Por la tarde hablé de su persistencia abrumadora y de su inteligencia de largo aliento. Fue su primer cumpleaños ya divorciado, con Nancy e Ignacio a su lado, con Juanfri y Martín, aquellos nenes tan nenes de entonces, ingresando al Taso a paso de hombre frente a la mirada atenta de Valdo.
Seguirá escuchando a Litto Nebbia y yo a Charly. Seguirá prefiriendo los libros de política y yo las novelas. Seguirá leyendo todos los diarios y yo casi ninguno. Volverá a ver Patton tantas o más veces que yo Sin City. Repasará una y otra vez los gestos de poder que viven en El Padrino. Nos seguirá uniendo la devoción por Perdidos en la noche.

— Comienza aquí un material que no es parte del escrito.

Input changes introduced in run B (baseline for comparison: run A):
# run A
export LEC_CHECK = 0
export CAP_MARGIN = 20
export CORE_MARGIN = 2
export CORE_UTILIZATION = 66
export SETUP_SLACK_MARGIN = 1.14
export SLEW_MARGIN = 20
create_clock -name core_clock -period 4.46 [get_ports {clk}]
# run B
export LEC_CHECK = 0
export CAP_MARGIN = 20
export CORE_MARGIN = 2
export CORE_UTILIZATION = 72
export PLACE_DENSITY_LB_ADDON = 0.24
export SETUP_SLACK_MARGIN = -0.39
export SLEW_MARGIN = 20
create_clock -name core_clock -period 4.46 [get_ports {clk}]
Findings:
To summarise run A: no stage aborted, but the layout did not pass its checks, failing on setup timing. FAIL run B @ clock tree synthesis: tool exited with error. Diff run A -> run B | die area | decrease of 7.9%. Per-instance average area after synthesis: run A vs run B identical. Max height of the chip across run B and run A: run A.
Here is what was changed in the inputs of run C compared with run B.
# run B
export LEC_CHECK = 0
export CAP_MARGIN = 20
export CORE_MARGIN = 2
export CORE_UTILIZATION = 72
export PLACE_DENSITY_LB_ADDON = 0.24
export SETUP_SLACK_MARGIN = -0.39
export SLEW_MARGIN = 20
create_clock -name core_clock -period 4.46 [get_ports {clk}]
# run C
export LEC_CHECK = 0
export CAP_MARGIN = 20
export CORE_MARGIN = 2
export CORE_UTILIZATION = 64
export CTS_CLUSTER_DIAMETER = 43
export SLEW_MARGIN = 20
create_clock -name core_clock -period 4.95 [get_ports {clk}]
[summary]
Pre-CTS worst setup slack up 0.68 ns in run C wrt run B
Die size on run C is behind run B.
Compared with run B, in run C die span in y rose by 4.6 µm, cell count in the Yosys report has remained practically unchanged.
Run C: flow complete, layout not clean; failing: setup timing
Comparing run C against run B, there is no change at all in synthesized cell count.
Setup of the baseline:
// top
module top(
	input clk,
	input rst,
	input valid,
	input dir,
	input signed [31:0] n,
	output [31:0] zeroCount,
	output signed [31:0] xOut
);
export LEC_CHECK = 0
export CAP_MARGIN = 10
export CORE_ASPECT_RATIO = 0.73
export CORE_MARGIN = 5
export CORE_UTILIZATION = 37
export CTS_CLUSTER_DIAMETER = 43
export GPL_TIMING_DRIVEN = 0
export HOLD_SLACK_MARGIN = -0.05
export MAX_ROUTING_LAYER = met4
export MIN_ROUTING_LAYER = met2
export SLEW_MARGIN = 20
export TNS_END_PERCENT = 5
create_clock -name core_clock -period 34.0 [get_ports {clk}]
run.sh (not shown) runs the stock make flow with config.mk's settings and CLKGATE_MAP_FILE=.
Relative to the baseline, the following input files were edited for the candidate:
- clearing TNS_END_PERCENT, which used to be 5
- putting CTS_CLUSTER_SIZE at 98 where nothing was set
- swapping 37 for 62 in CORE_UTILIZATION
- swapping 43 for 391 in CTS_CLUSTER_DIAMETER
- swapping 10 for 20 in CAP_MARGIN
- clearing MAX_ROUTING_LAYER, which used to be met4
- clearing GPL_TIMING_DRIVEN, which used to be 0
- putting ABC_AREA at 0 where nothing was set
- putting SETUP_SLACK_MARGIN at -1.65 where nothing was set
- clearing MIN_ROUTING_LAYER, which used to be met2
- swapping 5 for 2 in CORE_MARGIN
- clearing HOLD_SLACK_MARGIN, which used to be -0.05
- swapping 0.73 for 0.5 in CORE_ASPECT_RATIO
- putting CELL_PAD_IN_SITES_GLOBAL_PLACEMENT at 0 where nothing was set
==> results <==
[compare] base=the baseline new=the candidate: setup slack of the critical path after layout went down by 0.74 ns, number of clock buffers in the layout +1, sequential share of layout area +0.39 points.
Comparing the candidate and the baseline, the lower core utilization was measured on the baseline.
Changes observed in the candidate relative to the baseline: via count went down 5326.
Of the candidate and the baseline, the baseline shows the higher die extent in y, with the candidate below it.
Taking the baseline as 1.0, the candidate lands at 0.884 on final wirelength.


before:
top again, from the RTL that the note above started with.
==> flow/design.v (excerpt) <==
module top(
	input clk,
	input rst,
	input valid,
	input dir,
	input signed [31:0] n,
	output [31:0] zeroCount,
	output signed [31:0] xOut
);
clock: 24.9 ns
lec_check: 0
abc_area: 1
cap_margin: 20
cell_pad_in_sites_detail_placement: 0
cell_pad_in_sites_global_placement: 0
core_margin: 2
core_utilization: 71
cts_cluster_diameter: 234
cts_cluster_size: 37
gpl_routability_driven: 0
max_routing_layer: met5
min_routing_layer: met1
place_density: 0.41
slew_margin: 20
tns_end_percent: 100
For after, these inputs were changed with respect to before:
- clearing CELL_PAD_IN_SITES_GLOBAL_PLACEMENT, which used to be 0
- clearing TNS_END_PERCENT, which used to be 100
- clearing CELL_PAD_IN_SITES_DETAIL_PLACEMENT, which used to be 0
- swapping 37 for 57 in CTS_CLUSTER_SIZE
- clearing MIN_ROUTING_LAYER, which used to be met1
- clearing MAX_ROUTING_LAYER, which used to be met5
- putting HOLD_SLACK_MARGIN at -0.09 where nothing was set
- swapping 0.41 for 0.62 in PLACE_DENSITY
- swapping 234 for 250 in CTS_CLUSTER_DIAMETER
- clearing GPL_ROUTABILITY_DRIVEN, which used to be 0
- swapping 24.9 for 20.1 in the clock period (ns, I/O delays scaled along)
--- outcome ---
before completed; timing, DRC and antenna clean
after got as far as global routing (5_1_grt), where a tool error ended the run.
Of after and before, the higher number of placed cells counting well taps belongs to after.
Sort after and before by post-CTS resize count, ascending, and before comes first.
Post-placement setup slack: after lower than before
On simple logic cell fraction of the synthesized area, after and before are neck and neck.
after -> before: cell total in the yosys stat output delta 0, exact match
after vs. before: total cell area at the placement stage went up by about 3.4%.
As far as hold buffer count at cts goes, before and after are indistinguishable; the numbers are identical.


== north ==
Starting RTL as in the previous note.
clock: 34.0 ns
lec_check: 0
abc_area: 0
cap_margin: 20
cell_pad_in_sites_global_placement: 0
core_aspect_ratio: 0.5
core_margin: 2
core_utilization: 62
cts_cluster_diameter: 77
cts_cluster_size: 98
setup_slack_margin: -1.18
slew_margin: 20
#### Input delta (south over north)
Settings: changing CORE_ASPECT_RATIO from 0.5 to 0.94; changing CTS_CLUSTER_DIAMETER from 77 to 43; changing SLEW_MARGIN from 20 to 35; removing CTS_CLUSTER_SIZE (formerly 98); setting MAX_ROUTING_LAYER to met4 for the first time; setting TNS_END_PERCENT to 65 for the first time; removing CELL_PAD_IN_SITES_GLOBAL_PLACEMENT (formerly 0); changing CORE_UTILIZATION from 62 to 40; setting MIN_ROUTING_LAYER to met2 for the first time; removing ABC_AREA (formerly 0); changing CAP_MARGIN from 20 to 25; removing SETUP_SLACK_MARGIN (formerly -1.18); setting GPL_TIMING_DRIVEN to 0 for the first time.
[summary]
Between north and south, the flow reports die extent in y increasing by more than half.
Looking at most congested layer reported by global routing, the met2 result is from north; the met3 one comes from south.
Global-route usage delta for south relative to north: 4.7 points higher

Por un momento pensé que tanta evocación me dejaría sin rumbo. Que como una lámpara en corto seguirían encendiendo y apagándose frente a mí fugaces momentos del pasado. La muerte de Bruno, Torcuato y las bolas de fraile, Horowicz y una discusión hasta la madrugada, las esperas en la casa de Santa Cruz, el encuentro de Néstor y el Zaffa, Emilio (¡Emilio!), el Evita con sus pibes (y pibas, l@s de antes y l@s de ahora), su aguante y sus trapos, el brindis frustrado en Retiro, el champagne, las manzanas cortadas en pedacitos y el asado frío después del helado.
Pero no. Luego de las palabras a borbotones consigo ver todo más claro. Es bien sencilla la explicación de por qué compartí con él todos estos años.
Oscarcito ya no está. Pero a veces me gusta decir que soy él, mi viejo. Sé que no es verdad, pero me hace bien proponérmelo por un rato.
De Oscar aprendí que estoy aquí para intentar hacer lo correcto. Sigo militando junto al Chino porque creo que está bien, que es lo que debo hacer. No habría historia persona momento razón afecto que mantuviera eso si creyera que es el rumbo equivocado. Lo que hemos hecho es valioso, está al servicio de una buena causa y podemos hacer que mejore y crezca.
Pero más acá de la corrección, unas horas después de que ha cumplido 53 años, quiero decirle dos cosas. Una, que lo veo quererse mejor. Dos, que lo siento mi amigo y lo quiero.
Seguiremos transitando este buen camino . Y tal vez hasta encontremos mar para los ojos de Ratzo.